I’ve already reported on irregular physical gold settlements which occurred in London, England back in the first week of October, 2009.  Specifically, these settlements involved the intermediation of at least one Central Bank [The Bank of England] to resolve allocated settlements on behalf of J.P. Morgan and Deutsche Bank – who DID NOT have the gold bullion that they had sold short and were contracted to deliver.  At the same time I reported on two other unusual occurrences:
1] -   irregularities in the publication of the gold ETF - GLD’s bar list from Sept. 25 – Oct.14 where the length of the bar list went from 1,381 pages to under 200 pages and then back up to 800 or so pages.

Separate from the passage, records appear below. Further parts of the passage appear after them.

### flow/design.v
module alu(rs1,rs2,alu_control,funct3,funct7,zero,alu_out);
input [31:0] rs1;
input [31:0] rs2;
input [3:0] alu_control;
input [2:0] funct3;
input [6:0] funct7;
output reg zero;             
output reg[31:0] alu_out;
always @(*)begin
	alu_out=0;
	zero=0;
	case(alu_control)
		4'b0000:begin 
			case(funct3)
				0:begin
					if(funct7==7'b0000000)begin 
						alu_out=rs1+rs2;
					end
					else begin 
						alu_out=rs1-rs2;
					end
				end
				1:begin
					alu_out=rs1<<rs2[4:0];
				end
				2:begin
					alu_out=($signed(rs1) < $signed(rs2))?1:0;
				end
				3:begin
					alu_out=(rs1<rs2)?1:0;
				end
				4:begin
					alu_out=rs1^rs2;
				end
				5:begin
					if(funct7==7'b0000000)begin
						alu_out=rs1>>rs2[4:0];
					end
					else begin
						alu_out=$signed(rs1)>>>rs2[4:0];
					end
				end
				6:begin
					alu_out=rs1|rs2;
				end
				default:begin
					alu_out=rs1&rs2;
				end
			endcase
		end
		4'b0001:begin 
			alu_out=rs1+rs2;
		end
		4'b0010:begin 
			case(funct3)
				0:begin
					alu_out=rs1+rs2;
				end
				1:begin
					alu_out=rs1<<rs2[4:0];
				end
				2:begin
					alu_out=($signed(rs1)<$signed(rs2))?1:0;
				end
				3:begin
					alu_out=(rs1<rs2)?1:0;
				end
				4:begin
					alu_out=rs1^rs2;
				end
				5:begin
					if(rs2[11:5]==7'b0000000)begin
						alu_out=rs1>>rs2[4:0];
					end
					else begin
						alu_out=$signed(rs1)>>>rs2[4:0];
					end
				end
				6:begin
					alu_out=rs1|rs2;
				end
				default:begin
					alu_out=rs1&rs2;
				end
			endcase
		end
		4'b0011:begin 
			alu_out=rs1+rs2;
		end
		4'b0100:begin 
			case(funct3)
				0:zero=(rs1==rs2);
				1:zero=(rs1!=rs2);
				4:zero=($signed(rs1)<$signed(rs2));
				5:zero=($signed(rs1)>=$signed(rs2));
				6:zero=(rs1<rs2);
				7:zero=(rs1>=rs2);
				default:zero=0;
			endcase
		end
		4'b0101:begin 
			alu_out=rs2;
		end
		4'b0110:begin 
			alu_out=rs1+rs2;
		end
		default:begin
			alu_out=0;
			zero=0;
		end
	endcase
end
endmodule
module decoder(instr_out,control_signal);
input [31:0] instr_out;
output reg [13:0] control_signal;
always @(*) begin
case (instr_out[6:0])
	7'b0110011:begin 
		control_signal=14'b0000_1100_00_0001;
		end
	7'b0000011:begin 
		control_signal=14'b0001_1110_00_1000;
		end
	7'b0010011:begin 
		control_signal=14'b0010_1100_00_1001;
		end
	7'b0100011:begin 
		control_signal=14'b0011_0101_00_1000;
		end
	7'b1100011:begin 
		control_signal=14'b0100_0100_11_0000;
		end
	7'b0110111:begin 
		control_signal=14'b0101_1111_00_1111;
		end
	7'b1100111:begin 
		control_signal=14'b0110_1011_10_1011;
		end
	7'b0010111:begin 
		control_signal=14'b0111_1100_00_0111;
		end
	7'b1101111:begin 
		control_signal=14'b1000_1000_01_0011;
		end
	default:
		control_signal=14'b0000_0000_00_0000;
endcase
end
endmodule
module immgen(instr,imm);
input [31:0] instr;
output reg [31:0]imm;
always@(*)begin
	case(instr[6:0])
		7'b0000011,7'b0010011,7'b1100111:begin           
			if(instr[31]==1)begin 
				imm={{20{1'b1}},instr[31:20]};
			end
			else begin
				imm={{20{1'b0}},instr[31:20]};
			end
		end
		7'b0100011:begin 
			if(instr[31]==1)begin
				imm = {{20{1'b1}} , instr[31:25] , instr[11:7]};
			end
			else begin
				imm = {{20{1'b0}} , instr[31:25] , instr[11:7]};
			end
		end
		7'b1100011:begin  
			if(instr[31]==1)begin
				imm = {{19{1'b1}} , instr[31] , instr[7] , instr[30:25] , instr[11:8],1'b0};
			end
			else begin
				imm = {{19{1'b0}} , instr[31] , instr[7] , instr[30:25] , instr[11:8],1'b0};
			end
		end
		7'b0010111,7'b0110111:begin 
			imm={instr[31:12],{12{1'b0}}};
		end
		7'b1101111:begin 
			if(instr[31]==1)begin
				imm = {{11{1'b1}} , instr[31] , instr[19:12] , instr[20] , instr[30:21] , 1'b0};
			end
			else begin
				imm = {{11{1'b0}} , instr[31] , instr[19:12] , instr[20] , instr[30:21] , 1'b0};
			end
		end
		default:begin
			imm=0;
		end
	endcase
end
endmodule
module regfile(clk,rs1_addr,rs2_addr,rd_addr,reg_wrt,rd_data,rs1_data,rs2_data);
input clk;
input [4:0] rs1_addr;
input [4:0] rs2_addr;
input [4:0] rd_addr;
input reg_wrt;
input [31:0] rd_data;
output reg[31:0] rs1_data;
output reg[31:0] rs2_data;
reg [31:0] r [1:31];
always@(posedge clk) begin
	rs1_data <= (rs1_addr == 5'd0) ? 32'd0 : r[rs1_addr];
	rs2_data <= (rs2_addr == 5'd0) ? 32'd0 : r[rs2_addr];
	if(reg_wrt && rd_addr != 5'd0)
		r[rd_addr] <= rd_data;
end
endmodule
module CPU(
    input             clk,
    input             rst,
    input      [31:0] data_out,
    input      [31:0] instr_out,
    output reg        instr_read,
    output reg        data_read,
    output reg [31:0] instr_addr,
    output reg [31:0] data_addr,
    output reg [3:0]  data_write,
    output reg [31:0] data_in
);
localparam S_IF  = 2'd0;
localparam S_ID  = 2'd1;
localparam S_EX  = 2'd2;
localparam S_MEM = 2'd3;
reg  [1:0]  state;
reg  [31:0] pc;
reg  [31:0] ir;
reg  [1:0]  ld_off;
wire [13:0] signal;
wire [31:0] rs1_data;
wire [31:0] rs2_data;
wire [31:0] imm;
wire [31:0] src2;
wire        zero;
wire [31:0] alu_out;
wire [31:0] pc_plus_imm;
wire [31:0] pc_plus4;
reg  [31:0] rd_data;
reg         reg_wrt;
reg  [31:0] next_pc;
reg  [31:0] ld_data;
wire [6:0] opcode = ir[6:0];
wire [2:0] funct3 = ir[14:12];
wire is_load   = (opcode == 7'b0000011);
wire is_store  = (opcode == 7'b0100011);
wire is_branch = (opcode == 7'b1100011);
wire is_jal    = (opcode == 7'b1101111);
wire is_jalr   = (opcode == 7'b1100111);
wire is_auipc  = (opcode == 7'b0010111);
decoder decoder(
.instr_out(ir),
.control_signal(signal)
);
regfile regfile(
.clk(clk),
.rs1_addr(instr_out[19:15]),
.rs2_addr(instr_out[24:20]),
.rd_addr(ir[11:7]),
.reg_wrt(reg_wrt),
.rd_data(rd_data),
.rs1_data(rs1_data),
.rs2_data(rs2_data)
);
immgen immgen(
.instr(ir),
.imm(imm)
);
assign pc_plus4    = pc + 32'd4;
assign pc_plus_imm = pc + imm;
assign src2 = signal[3] ? imm : rs2_data;
alu alu(
.rs1(rs1_data),
.rs2(src2),
.alu_control(signal[13:10]),
.funct3(funct3),
.funct7(ir[31:25]),
.zero(zero),
.alu_out(alu_out)
);
always @(*) begin
	case (funct3)
		3'b000: begin
			case (ld_off)
				2'd0: ld_data = {{24{data_out[7]}},  data_out[7:0]};
				2'd1: ld_data = {{24{data_out[15]}}, data_out[15:8]};
				2'd2: ld_data = {{24{data_out[23]}}, data_out[23:16]};
				default: ld_data = {{24{data_out[31]}}, data_out[31:24]};
			endcase
		end
		3'b001: ld_data = ld_off[1] ? {{16{data_out[31]}}, data_out[31:16]}
		                            : {{16{data_out[15]}}, data_out[15:0]};
		3'b100: begin
			case (ld_off)
				2'd0: ld_data = {24'd0, data_out[7:0]};
				2'd1: ld_data = {24'd0, data_out[15:8]};
				2'd2: ld_data = {24'd0, data_out[23:16]};
				default: ld_data = {24'd0, data_out[31:24]};
			endcase
		end
		3'b101: ld_data = ld_off[1] ? {16'd0, data_out[31:16]} : {16'd0, data_out[15:0]};
		default: ld_data = data_out;
	endcase
end
always @(*) begin
	if ((is_branch && zero) || is_jal)
		next_pc = pc_plus_imm;
	else if (is_jalr)
		next_pc = {alu_out[31:1], 1'b0};
	else
		next_pc = pc_plus4;
end
always @(*) begin
	reg_wrt = 1'b0;
	rd_data = alu_out;
	if (state == S_MEM) begin
		reg_wrt = 1'b1;
		rd_data = ld_data;
	end else if (state == S_EX && !is_load) begin
		reg_wrt = signal[9];
		if (is_jal || is_jalr)
			rd_data = pc_plus4;
		else if (is_auipc)
			rd_data = pc_plus_imm;
	end
end
always @(*) begin
	instr_read = (state == S_IF);
	instr_addr = pc;
	data_addr  = alu_out;
	data_read  = (state == S_EX) && is_load;
	data_write = 4'b0000;
	data_in    = rs2_data;
	if (state == S_EX && is_store) begin
		case (funct3)
			3'b000: begin
				data_write = 4'b0001 << alu_out[1:0];
				data_in    = {4{rs2_data[7:0]}};
			end
			3'b001: begin
				data_write = alu_out[1] ? 4'b1100 : 4'b0011;
				data_in    = {2{rs2_data[15:0]}};
			end
			default: data_write = 4'b1111;
		endcase
	end
end
always @(posedge clk) begin
	if (rst) begin
		state <= S_IF;
		pc    <= 32'd0;
	end else begin
		case (state)
			S_IF: state <= S_ID;
			S_ID: begin
				ir    <= instr_out;
				state <= S_EX;
			end
			S_EX: begin
				ld_off <= alu_out[1:0];
				if (is_load) begin
					state <= S_MEM;
				end else begin
					pc    <= next_pc;
					state <= S_IF;
				end
			end
			default: begin
				pc    <= pc_plus4;
				state <= S_IF;
			end
		endcase
	end
end
endmodule
### flow/run.sh
#!/bin/bash
# the make line also repeats each setting of config.mk as NAME=value (left out here)
make -C /OpenROAD-flow-scripts/flow DESIGN_CONFIG=/design/flow/config.mk WORK_HOME=/design/flow/orfs CLKGATE_MAP_FILE= finish
### flow/config.mk
export PLATFORM = sky130hd
export DESIGN_NAME = CPU
export DESIGN_NICKNAME = CPU
export VERILOG_FILES = /design/flow/design.v
export SDC_FILE = /design/flow/constraint.sdc
export NUM_CORES = 4
export LEC_CHECK = 0
export CAP_MARGIN = 30
export CORE_ASPECT_RATIO = 1.05
export CORE_MARGIN = 2
export CORE_UTILIZATION = 34
export CTS_CLUSTER_DIAMETER = 265
export CTS_CLUSTER_SIZE = 70
export GPL_ROUTABILITY_DRIVEN = 0
export GPL_TIMING_DRIVEN = 1
export MIN_ROUTING_LAYER = met2
export PLACE_DENSITY = 0.71
export SLEW_MARGIN = 35
### flow/constraint.sdc
create_clock -name core_clock -period 11.4 [get_ports {clk}]
set_input_delay 2.2800 -clock core_clock [delete_from_list [all_inputs] [get_ports {clk}]]
set_output_delay 2.2800 -clock core_clock [all_outputs]
set_load 0.01 [all_outputs]
==> results.txt, run 1 <==
run results: outcome=aborted with a tool error, stage reached=global routing, error msg=[ERROR GRT-0116] Global routing finished with congestion. Check the congestion regions in the DRC Viewer., Synth Cell Area=0.0672 mm^2, chip area=0.201 mm^2, DIE HEIGHT=460 um, EDFF count, synth=1026, Top non-seq family=multiplexers, depth of the CTS H-tree=1, top cells by count=edfxtp_1, mux4_2, nor2_1, nand2_1, a21oi_1, Synth warnings=5, ys flops=1126, I/O pins=168, async set-reset flop share out of synthesis=0%, yosys stat chip area=0.0672 mm^2, area fraction in compound gates=14.2%, chip width=438 um, PostCTS Resize Cnt=0, CTS Buffer Depth=3, XOR/XNOR Area Share=1.32%, post-synth top area cell=edfxtp_1, Cell variety after synth=113, Seq/Total Area, Yosys=48.8%, TritonCTS Buffers=20, GRT overflow=851, Adder Area Share=2.21%, top cells by area in the synthesized netlist=edfxtp_1, mux4_2, dfxtp_1, HPWL Detailed=179 mm, CTS hold repair buffers=0, Basic Gates by Area=9.10%, post-CTS setup buffers=0, Post-Syn Area per Cell=12.4 um^2, Root Buffer=clkbuf_16, floorplan net count=5602, Sink Count=1126, synthesized instance count=5421, Most common reg cell=edfxtp_1, row cnt=167, yosys stat cell total=5421, Core Util at FP=34.2%, Top-area cell share=45.8%, core box area=0.197 mm^2, gr usage total=48.4%, IO buf count=167, Synth top cell by count=edfxtp_1, mux share=21.0%
-- stage by stage --
stage	cell area [um^2]	instances	worst slack, ns	hold WS, ns
2_1_floorplan	67200	5421	2.67	0.530
3_3_place_gp	72100	7949	2.44	0.500
3_5_place_dp	72300	7954	2.32	0.527
4_1_cts	73000	7990	1.50	0.540
-- metal layers --
metal | overflow | GRT usage (%)
met3 | 432 | 54.1
met2 | 209 | 51.4
met1 | - | -
met5 | 66 | 32.6
met4 | 144 | 35.8
==> run 2: changes to the inputs <==
Settings changed: CAP_MARGIN 30 to 20, CELL_PAD_IN_SITES_GLOBAL_PLACEMENT from default to 0, CORE_ASPECT_RATIO 1.05 to default, CORE_UTILIZATION 34 to 66, CTS_CLUSTER_DIAMETER 265 to default, CTS_CLUSTER_SIZE 70 to 19, GPL_ROUTABILITY_DRIVEN 0 to default, GPL_TIMING_DRIVEN 1 to default, MAX_ROUTING_LAYER from default to met4, MIN_ROUTING_LAYER met2 to default, PLACE_DENSITY 0.71 to default, SETUP_SLACK_MARGIN from default to 0.74, SLEW_MARGIN 35 to 20, TNS_END_PERCENT from default to 5.
Clock period 11.4 ns to 6.4 ns, I/O delays scaled along.
==> run 2 against run 1 <==
  * The run again fails in global routing
  * Synthesized cell count stayed put
  * Die size is 48% lower
  * Synthesized area stayed put
==> results.txt, run 2 <==
run results: Top-area cell share=45.8% (unchanged), outcome=aborted with a tool error, DIE HEIGHT=323 um (-30%), error msg=[ERROR GRT-0116] Global routing finished with congestion. Check the congestion regions in the DRC Viewer., area fraction in compound gates=14.2% (unchanged), Root Buffer=clkbuf_16, Core Util at FP=66.3% (+32 points), IO buf count=167 (unchanged), I/O pins=168 (unchanged), chip area=0.104 mm^2 (-48%), GRT overflow=906, GP Congestion=1.22, Seq/Total Area, Yosys=48.8% (unchanged), async set-reset flop share out of synthesis=0% (unchanged), CTS Buffer Depth=3 (unchanged), floorplan net count=5602 (unchanged), mux share=21.0% (unchanged), TritonCTS Buffers=109 (+450%), Top non-seq family=multiplexers, Post-Syn Area per Cell=12.4 um^2 (unchanged), stage reached=global routing, Cell variety after synth=113 (unchanged), EDFF count, synth=1026 (unchanged), Adder Area Share=2.21% (unchanged), Synth warnings=5 (unchanged), yosys stat chip area=0.0672 mm^2 (unchanged), core box area=0.101 mm^2 (-48%), Synth Cell Area=0.0672 mm^2 (unchanged), yosys stat cell total=5421 (unchanged), Sink Count=1126 (unchanged), gr usage total=90.6%, chip width=323 um (-26%), XOR/XNOR Area Share=1.32% (unchanged), top cells by area in the synthesized netlist=edfxtp_1, mux4_2, dfxtp_1, Most common reg cell=edfxtp_1, synthesized instance count=5421 (unchanged), ys flops=1126 (unchanged), Synth top cell by count=edfxtp_1, area post-placement=0.0753 mm^2 (+4.1%), CTS hold repair buffers=0 (unchanged), HPWL Detailed=226 mm (+26%), post-synth top area cell=edfxtp_1, top cells by count=edfxtp_1, mux4_2, nor2_1, nand2_1, a21oi_1, row cnt=117 (-30%), Basic Gates by Area=9.10% (unchanged), post-place setup slack=-0.763 ns (-3.09 ns), depth of the CTS H-tree=3 (+2)
==> run 2: layer usage <==
metal	GRT overflow	track usage [%]
met3	142	81.8
met1	128	90.9
met4	284	88.8
met2	352	97.8
met5	-	-
==> run 2: repair_timing <==
action                     in CTS
buffers inserted              139
gates cloned                    8
gates resized                 605
setup endpoints to repair     856
pin swaps                     178
==> run 2: stage by stage <==
step           utilization, %  std cells
4_1_cts                  81.2       7620
3_5_place_dp             74.2       7266
2_1_floorplan               -       5421
3_3_place_gp             74.2       7263
==> run 3: changes to the inputs <==
Settings changed: CAP_MARGIN 20 to 30, CELL_PAD_IN_SITES_DETAIL_PLACEMENT from default to 1, CELL_PAD_IN_SITES_GLOBAL_PLACEMENT 0 to default, CORE_ASPECT_RATIO from default to 1.05, CORE_UTILIZATION 66 to 34, CTS_CLUSTER_DIAMETER from default to 265, CTS_CLUSTER_SIZE 19 to 70, GPL_ROUTABILITY_DRIVEN from default to 0, GPL_TIMING_DRIVEN from default to 1, HOLD_SLACK_MARGIN from default to 0.27, MAX_ROUTING_LAYER met4 to default, MIN_ROUTING_LAYER from default to met2, PLACE_DENSITY from default to 0.87, SETUP_SLACK_MARGIN 0.74 to default, SLEW_MARGIN 20 to 35, TNS_END_PERCENT 5 to default.
Clock period 6.4 ns to 11.4 ns, I/O delays scaled along.
==> run 3 against run 2 <==
  * The flow again stops in global routing
  * Synthesized area unchanged
  * Synthesized cell count unchanged
  * Die size increased by 93%
==> results.txt, run 3 <==
run results: async set-reset flop share out of synthesis=0% (unchanged), Core Util at FP=34.2% (-32 points), outcome=aborted with a tool error, ys flops=1126 (unchanged), area fraction in compound gates=14.2% (unchanged), Root Buffer=clkbuf_16, placed insts=7938 (+9.2%), yosys stat chip area=0.0672 mm^2 (unchanged), yosys stat cell total=5421 (unchanged), EDFF count, synth=1026 (unchanged), GRT overflow=6115, mux share=21.0% (unchanged), CTS hold repair buffers=0 (unchanged), row cnt=167 (+43%), Most common reg cell=edfxtp_1, Top non-seq family=multiplexers, CTS Buffer Depth=3 (unchanged), Post-Syn Area per Cell=12.4 um^2 (unchanged), Top-area cell share=45.8% (unchanged), Seq/Total Area, Yosys=48.8% (unchanged), Cell variety after synth=113 (unchanged), I/O pins=168 (unchanged), top cells by count=edfxtp_1, mux4_2, nor2_1, nand2_1, a21oi_1, Synth warnings=5 (unchanged), error msg=[ERROR GRT-0116] Global routing finished with congestion. Check the congestion regions in the DRC Viewer., PostCTS Resize Cnt=0 (-100%), chip area=0.201 mm^2 (+93%), Synth top cell by count=edfxtp_1, IO buf count=167 (unchanged), core box area=0.197 mm^2 (+94%), HPWL Detailed=231 mm (+2.2%), Synth Cell Area=0.0672 mm^2 (unchanged), top cells by area in the synthesized netlist=edfxtp_1, mux4_2, dfxtp_1, chip width=438 um (+36%), Adder Area Share=2.21% (unchanged), synthesized instance count=5421 (unchanged), depth of the CTS H-tree=1 (-2), post-CTS setup buffers=0 (-100%), gr usage total=64.4%, post-place setup slack=1.66 ns (+2.43 ns), TritonCTS Buffers=20 (-82%), DIE HEIGHT=460 um (+42%), post-synth top area cell=edfxtp_1, floorplan net count=5602 (unchanged), area post-placement=0.0721 mm^2 (-4.3%), Sink Count=1126 (unchanged), XOR/XNOR Area Share=1.32% (unchanged), Basic Gates by Area=9.10% (unchanged), stage reached=global routing
[run 3: through the flow]
stage | hold WS [ns] | util [%]
CTS | 0.664 | 36.9
detailed placement | 0.573 | 36.6
global placement | 0.514 | 36.6
floorplan | 0.530 | -
[run 3: metal layers]
metal,GRT overflow,global-route usage (%)
met5,341,52.6
met1,-,-
met2,1981,64.8
met3,2866,70.8
met4,927,55.4
==> run 4: changes to the inputs <==
Settings changed: CAP_MARGIN 30 to 20, CELL_PAD_IN_SITES_DETAIL_PLACEMENT 1 to default, CORE_ASPECT_RATIO 1.05 to 0.61, CORE_MARGIN 2 to 9, CORE_UTILIZATION 34 to 18, CTS_CLUSTER_DIAMETER 265 to default, CTS_CLUSTER_SIZE 70 to 44, GPL_ROUTABILITY_DRIVEN 0 to 1, GPL_TIMING_DRIVEN 1 to default, HOLD_SLACK_MARGIN 0.27 to default, MIN_ROUTING_LAYER met2 to default, PLACE_DENSITY 0.87 to default, PLACE_DENSITY_LB_ADDON from default to 0.01, SETUP_SLACK_MARGIN from default to 1.48, SLEW_MARGIN 35 to 25.
Clock period 11.4 ns to 8.47 ns, I/O delays scaled along.
==> run 4 against run 3 <==
  * Now clean on timing, DRC and antenna
  * Synthesized cell count did not move
  * Synthesized area stayed put
  * Die size rose by 97%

2] -   reports of 400 oz. “good delivery” bricks of gold found gutted and filled with tungsten within the confines of LBMA approved vaults in Hong Kong.
Why Tungsten?
If anyone were contemplating creating “fake” gold bars, tungsten [at roughly $10 per pound] would be the metal of choice since it has the exact same density as gold making a fake bar salted with tungsten indistinguishable from a solid gold bar by simply weighing it.
Unfortunately, there are now more sordid details to report.

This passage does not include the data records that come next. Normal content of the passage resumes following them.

## abcd_output
module abcd_output
(
	input clk,						 
	input rstn,
	input rx_pin_in,
	output ch_a_output, ch_b_output, ch_c_output, ch_d_output
);
==> flow/config.mk <==
export PLATFORM = sky130hd
export DESIGN_NAME = abcd_output
export DESIGN_NICKNAME = abcd_output
export VERILOG_FILES = /design/flow/design.v
export SDC_FILE = /design/flow/constraint.sdc
export NUM_CORES = 4
export LEC_CHECK = 0
export ABC_AREA = 1
export CAP_MARGIN = 5
export CORE_ASPECT_RATIO = 0.83
export CORE_MARGIN = 2
export CORE_UTILIZATION = 72
export CTS_CLUSTER_DIAMETER = 228
export PLACE_DENSITY = 0.61
export SETUP_SLACK_MARGIN = 5.0
export SLEW_MARGIN = 25
==> flow/constraint.sdc <==
create_clock -name core_clock -period 57.9 [get_ports {clk}]
set_input_delay 11.5800 -clock core_clock [delete_from_list [all_inputs] [get_ports {clk}]]
set_output_delay 11.5800 -clock core_clock [all_outputs]
set_load 0.01 [all_outputs]
run.sh (not shown) runs the stock make flow with config.mk's settings and CLKGATE_MAP_FILE=.
The first run failed in global routing.
Then changed:
- ABC_AREA: 1 -> not set
- CELL_PAD_IN_SITES_GLOBAL_PLACEMENT: not set -> 2
- CORE_ASPECT_RATIO: 0.83 -> not set
- CORE_UTILIZATION: 72 -> 40
- CTS_CLUSTER_DIAMETER: 228 -> not set
- PLACE_DENSITY: 0.61 -> not set
- SETUP_SLACK_MARGIN: 5.0 -> not set
- SLEW_MARGIN: 25 -> 20
- clock period: 57.9 -> 110.0 ns (I/O delays scaled with it)
Effect:
- This time the run completed without violations
- die size went up by 74%
- area after synthesis goes down by 2.8%
- synthesized cell count falls by 15%
Then changed:
- ABC_AREA: not set -> 1
- CELL_PAD_IN_SITES_GLOBAL_PLACEMENT: 2 -> not set
- CORE_UTILIZATION: 40 -> 72
- CTS_CLUSTER_SIZE: not set -> 99
- clock period: 110.0 -> 57.6 ns (I/O delays scaled with it)
Now the flow did not get past global routing.
Die area is lower by 42%.
Synthesized cell count is higher by 18%.
Area after synthesis is higher by 2.9%.
Then changed:
- CAP_MARGIN: 5 -> 20
- CORE_UTILIZATION: 72 -> 68
- CTS_CLUSTER_SIZE: 99 -> not set
- SETUP_SLACK_MARGIN: not set -> -1.13
- clock period: 57.6 -> 68.1 ns (I/O delays scaled with it)
This time the run passed the timing, DRC and antenna checks.
Area after synthesis is unchanged.
Die area rises by about 6%.
Synthesized cell count is unchanged.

When the news of tungsten “salted” gold bars in Hong Kong first surfaced, many people
who I am acquainted with automatically assumed that these bars were manufactured in
China – because China is generally viewed as “the knock-off capital of the world”. 
Here’s what I now understand really happened:
The amount of “salted tungsten” gold bars in question was allegedly between 5,600 and 5,700 – 400 oz – good delivery bars [roughly 60 metric tonnes]. 
This was apparently all highly orchestrated by an extremely well financed criminal operation.
Within mere hours of this scam being identified – Chinese officials had many of the perpetrators in custody.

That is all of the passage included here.